Принципиальная трудность состоит в том, что все имеющиеся у нас в арсенале теории разработаны для описания процессов в обществе «экономическом», основаны на незыблемой вере в экономическое равновесие как аттрактор всех протекающих в экономике процессов, а социальные катаклизмы мы склонны рассматривать как внешние возмущения, уводящие систему от состояния равновесия, к которому она все равно при первой же возможности стремится вернуться. Между тем уже в самой экономической науке все шире распространяются сомнения в экономическом равновесии как «естественном» или «нормальном» состоянии экономики. Их высказывает, в частности, такой влиятельный экономист и социолог как М.Кастельс [17]. Его тезис состоит в том, что в информационном (иначе – «постэкономическом») обществе экономические процессы имеют не только иную природу, но и иную направленность. По его мнению, и территориальная организация информационного общества, включая и организацию расселения, претерпит самые существенные изменения в сравнении с обществом индустриальным.

В результате географам предстоит взяться за решение несравненно более сложных задач, нежели те, с которыми они сталкивались ранее: искать не просто аттракторы, т.е. области притяжения изучаемых процессов, а странные аттракторы, представляющие собой сложные непериодические решения. Такая задача едва ли может быть решена силами только самих географов, без сотрудничества с физиками и математиками, по крайней мере до тех пор, пока не вырастет поколение географов, которое со студенческой скамьи будет осваивать математический аппарат синергетики. Наша задача – создать концептуальные основы для такого сотрудничества, разработав операциональные теории, позволяющие применить к их развитию сначала понятийный, а затем – и математический аппарат синергетики.

Происходящая на наших глазах и в какой-то степени – при нашем участии научная революция разворачивается в условиях крайне неблагоприятного социального контекста. Переживаемый нами общий кризис рационализма, усугубляемый в нашей стране драматическим ухудшением материального положения науки и ученых, но вызванный болезненными явлениями в развитии всей западной цивилизации, имеет много тревожных и опасных симптомов. Среди них – снижение уровня высшего образования и, как следствие, — общего интеллектуального уровня, распространение нелепейших предрассудков даже в наиболее образованных слоях общества, фактическое банкротство системы всеобщего среднего образования, чему свидетельство — 12-15% полностью или почти неграмотных в населении ведущих экономических держав мира.

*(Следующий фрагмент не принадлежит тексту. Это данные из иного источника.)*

### config.mk
export PLATFORM = sky130hd
export DESIGN_NAME = i2c_target_regfile
export DESIGN_NICKNAME = d
export VERILOG_FILES = /design/src/rtl/i2c_target_regfile.sv
export SDC_FILE = /design/constraint.sdc
export NUM_CORES = 1
export LEC_CHECK = 0
export ABC_CLOCK_PERIOD_IN_PS = 2900
export CAP_MARGIN = 40
export CORE_UTILIZATION = 30
export CTS_BUF_LIST = sky130_fd_sc_hd__clkbuf_4 sky130_fd_sc_hd__clkbuf_8 sky130_fd_sc_hd__clkbuf_16
export CTS_CLUSTER_SIZE = 14
export DETAILED_ROUTE_END_ITERATION = 10
export PLACE_DENSITY = 0.55
export SYNTH_ARGS = -nofsm -noshare
export SYNTH_HDL_FRONTEND = slang
export SYNTH_SLANG_ARGS = --single-unit
### constraint.sdc
create_clock -name clock -period 2.9 [get_ports clock]
set_input_delay 0.725 -clock clock [delete_from_list [all_inputs] [get_ports clock]]
set_output_delay 0.725 -clock clock [all_outputs]
set_load 0.005 [all_outputs]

Безусловно, трагическое угасание в современном обществе интереса к фундаментальным исследованиям, пренебрежение научным мировоззрением и, как следствие, снижение социального статуса ученых, их роли в формировании общественного мнения – всего лишь один из этих симптомов.

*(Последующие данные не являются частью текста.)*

### src/rtl/floating_point_division_if.sv
// Operand/result bus for the single-precision divider.
// The master side supplies operands; the slave side is the divider.
interface floating_point_division_if;
    logic        in_valid;
    logic        in_ready;
    logic [31:0] input_a;
    logic [31:0] input_b;
    logic        out_valid;
    logic [31:0] quotient;
    logic        div_by_zero;

    modport master (
        output in_valid, input_a, input_b,
        input  in_ready, out_valid, quotient, div_by_zero
    );

    modport slave (
        input  in_valid, input_a, input_b,
        output in_ready, out_valid, quotient, div_by_zero
    );
endinterface

### src/rtl/floating_point_division.sv
// Sequential binary32 divider: radix-2 restoring mantissa loop (one quotient
// bit per cycle), round-to-nearest-even, denormals flushed to zero.
module floating_point_division (
    input  logic                        clk,
    input  logic                        rst_n,
    floating_point_division_if.slave    bus
);
    typedef enum logic [1:0] {IDLE, DIVIDE, ROUND, DONE} state_t;

    // Control state (reset)
    state_t              state_q, state_d;
    logic [4:0]          count_q, count_d;
    logic                out_valid_q, out_valid_d;
    logic [31:0]         result_q, result_d;
    logic                dbz_q, dbz_d;

    // Datapath state (no reset)
    logic [24:0]         rem_q, rem_d;
    logic [25:0]         quo_q, quo_d;
    logic [23:0]         mb_q, mb_d;
    logic signed [9:0]   ediff_q, ediff_d;
    logic                sign_q, sign_d;

    // Operand decode
    logic [7:0]  ea, eb;
    logic [22:0] fa, fb;
    logic        a_zero, b_zero, a_inf, b_inf, a_nan, b_nan;

    assign ea = bus.input_a[30:23];
    assign eb = bus.input_b[30:23];
    assign fa = bus.input_a[22:0];
    assign fb = bus.input_b[22:0];

    assign a_zero = (ea == 8'd0);
    assign b_zero = (eb == 8'd0);
    assign a_inf  = (ea == 8'hFF) && (fa == 23'd0);
    assign b_inf  = (eb == 8'hFF) && (fb == 23'd0);
    assign a_nan  = (ea == 8'hFF) && (fa != 23'd0);
    assign b_nan  = (eb == 8'hFF) && (fb != 23'd0);

    // One restoring step: subtract divisor if it fits, then shift for next bit
    logic [25:0] trial;
    logic        qbit;
    logic [24:0] kept;

    assign trial = {1'b0, rem_q} - {2'b00, mb_q};
    assign qbit  = ~trial[25];
    assign kept  = qbit ? trial[24:0] : rem_q;

    // Normalise the 26-bit quotient, round to nearest-even and pack, with
    // overflow to infinity and underflow flushed to signed zero.
    function automatic logic [31:0] round_pack(
        input logic              sign,
        input logic signed [9:0] ediff,
        input logic [25:0]       q,
        input logic              rem_nz
    );
        logic [23:0]       m;
        logic [24:0]       m_inc;
        logic              g;
        logic              s;
        logic signed [9:0] e;
        if (q[25]) begin
            m = q[25:2];
            g = q[1];
            s = q[0] | rem_nz;
            e = ediff + 10'sd127;
        end else begin
            m = q[24:1];
            g = q[0];
            s = rem_nz;
            e = ediff + 10'sd126;
        end
        if (g && (s || m[0])) begin
            m_inc = {1'b0, m} + 25'd1;
            if (m_inc[24]) begin
                m = 24'h800000;
                e = e + 10'sd1;
            end else begin
                m = m_inc[23:0];
            end
        end
        if (e >= 10'sd255)
            round_pack = {sign, 8'hFF, 23'd0};
        else if (e <= 10'sd0)
            round_pack = {sign, 31'd0};
        else
            round_pack = {sign, e[7:0], m[22:0]};
    endfunction

    // Next-state and datapath update for the IDLE/DIVIDE/ROUND/DONE sequence
    always_comb begin
        state_d     = state_q;
        count_d     = count_q;
        out_valid_d = 1'b0;
        result_d    = result_q;
        dbz_d       = dbz_q;
        rem_d       = rem_q;
        quo_d       = quo_q;
        mb_d        = mb_q;
        ediff_d     = ediff_q;
        sign_d      = sign_q;
        case (state_q)
            IDLE: begin
                if (bus.in_valid) begin
                    sign_d = bus.input_a[31] ^ bus.input_b[31];
                    if (a_nan || b_nan || (a_zero && b_zero) || (a_inf && b_inf)) begin
                        result_d    = 32'h7FC00000;
                        dbz_d       = 1'b0;
                        out_valid_d = 1'b1;
                        state_d     = DONE;
                    end else if (a_inf) begin
                        result_d    = {sign_d, 8'hFF, 23'd0};
                        dbz_d       = 1'b0;
                        out_valid_d = 1'b1;
                        state_d     = DONE;
                    end else if (b_zero) begin
                        // a is finite and nonzero here
                        result_d    = {sign_d, 8'hFF, 23'd0};
                        dbz_d       = 1'b1;
                        out_valid_d = 1'b1;
                        state_d     = DONE;
                    end else if (a_zero || b_inf) begin
                        result_d    = {sign_d, 31'd0};
                        dbz_d       = 1'b0;
                        out_valid_d = 1'b1;
                        state_d     = DONE;
                    end else begin
                        rem_d   = {2'b01, fa};
                        mb_d    = {1'b1, fb};
                        quo_d   = 26'd0;
                        ediff_d = $signed({2'b00, ea}) - $signed({2'b00, eb});
                        count_d = 5'd0;
                        state_d = DIVIDE;
                    end
                end
            end
            DIVIDE: begin
                quo_d   = {quo_q[24:0], qbit};
                rem_d   = kept << 1;
                count_d = count_q + 5'd1;
                if (count_q == 5'd25)
                    state_d = ROUND;
            end
            ROUND: begin
                result_d    = round_pack(sign_q, ediff_q, quo_q, rem_q != 25'd0);
                dbz_d       = 1'b0;
                out_valid_d = 1'b1;
                state_d     = DONE;
            end
            DONE: begin
                state_d = IDLE;
            end
            default: begin
                state_d = IDLE;
            end
        endcase
    end

    // Control registers with synchronous active-low reset
    always_ff @(posedge clk) begin
        if (!rst_n) begin
            state_q     <= IDLE;
            count_q     <= 5'd0;
            out_valid_q <= 1'b0;
            result_q    <= 32'd0;
            dbz_q       <= 1'b0;
        end else begin
            state_q     <= state_d;
            count_q     <= count_d;
            out_valid_q <= out_valid_d;
            result_q    <= result_d;
            dbz_q       <= dbz_d;
        end
    end

    // Datapath registers; only meaningful while a division is in flight
    always_ff @(posedge clk) begin
        rem_q   <= rem_d;
        quo_q   <= quo_d;
        mb_q    <= mb_d;
        ediff_q <= ediff_d;
        sign_q  <= sign_d;
    end

    assign bus.in_ready    = (state_q == IDLE);
    assign bus.out_valid   = out_valid_q;
    assign bus.quotient    = result_q;
    assign bus.div_by_zero = dbz_q;
endmodule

В этих тяжелых условиях новые научные направления могут рассчитывать на общественное внимание и поддержку лишь в том случае, если решаемые ими задачи будут поставлены в соответствие важным общественным проблемам. При этом вторая важнейшая социальная функция науки – развенчание общественных предрассудков становится вровень с первой – достижением нового научного знания. Обе эти задачи могут решаться совместно в ходе синергетической революции и блестящий тому пример – исследования Д.Н.Люри, применившего представления о точках бифуркации, в которых ничтожные по силе, в т.ч. случайные, воздействия могут определить выбор траектории, к анализу процессов природопользования [1]. Не имея возможности подробно излагать результаты, полученные этим исследователем, мы лишь отметим развенчание чрезвычайно популярной и совершенно бессодержательной с научной точки зрения концепции устойчивого развития. Ее триумфальное шествие по всему миру вполне можно рассматривать как официальное признание невнимания к науке и пренебрежения институтами научной критики. Между тем, вопреки разглагольствованиям политиков и журналистов, серьезные научные исследования свидетельствуют о том, что высокая цена на ресурс с неизбежностью толкает развитие на кризисную траекторию и только кризис может восстановить равновесие между воспроизводством ресурса и его потреблением.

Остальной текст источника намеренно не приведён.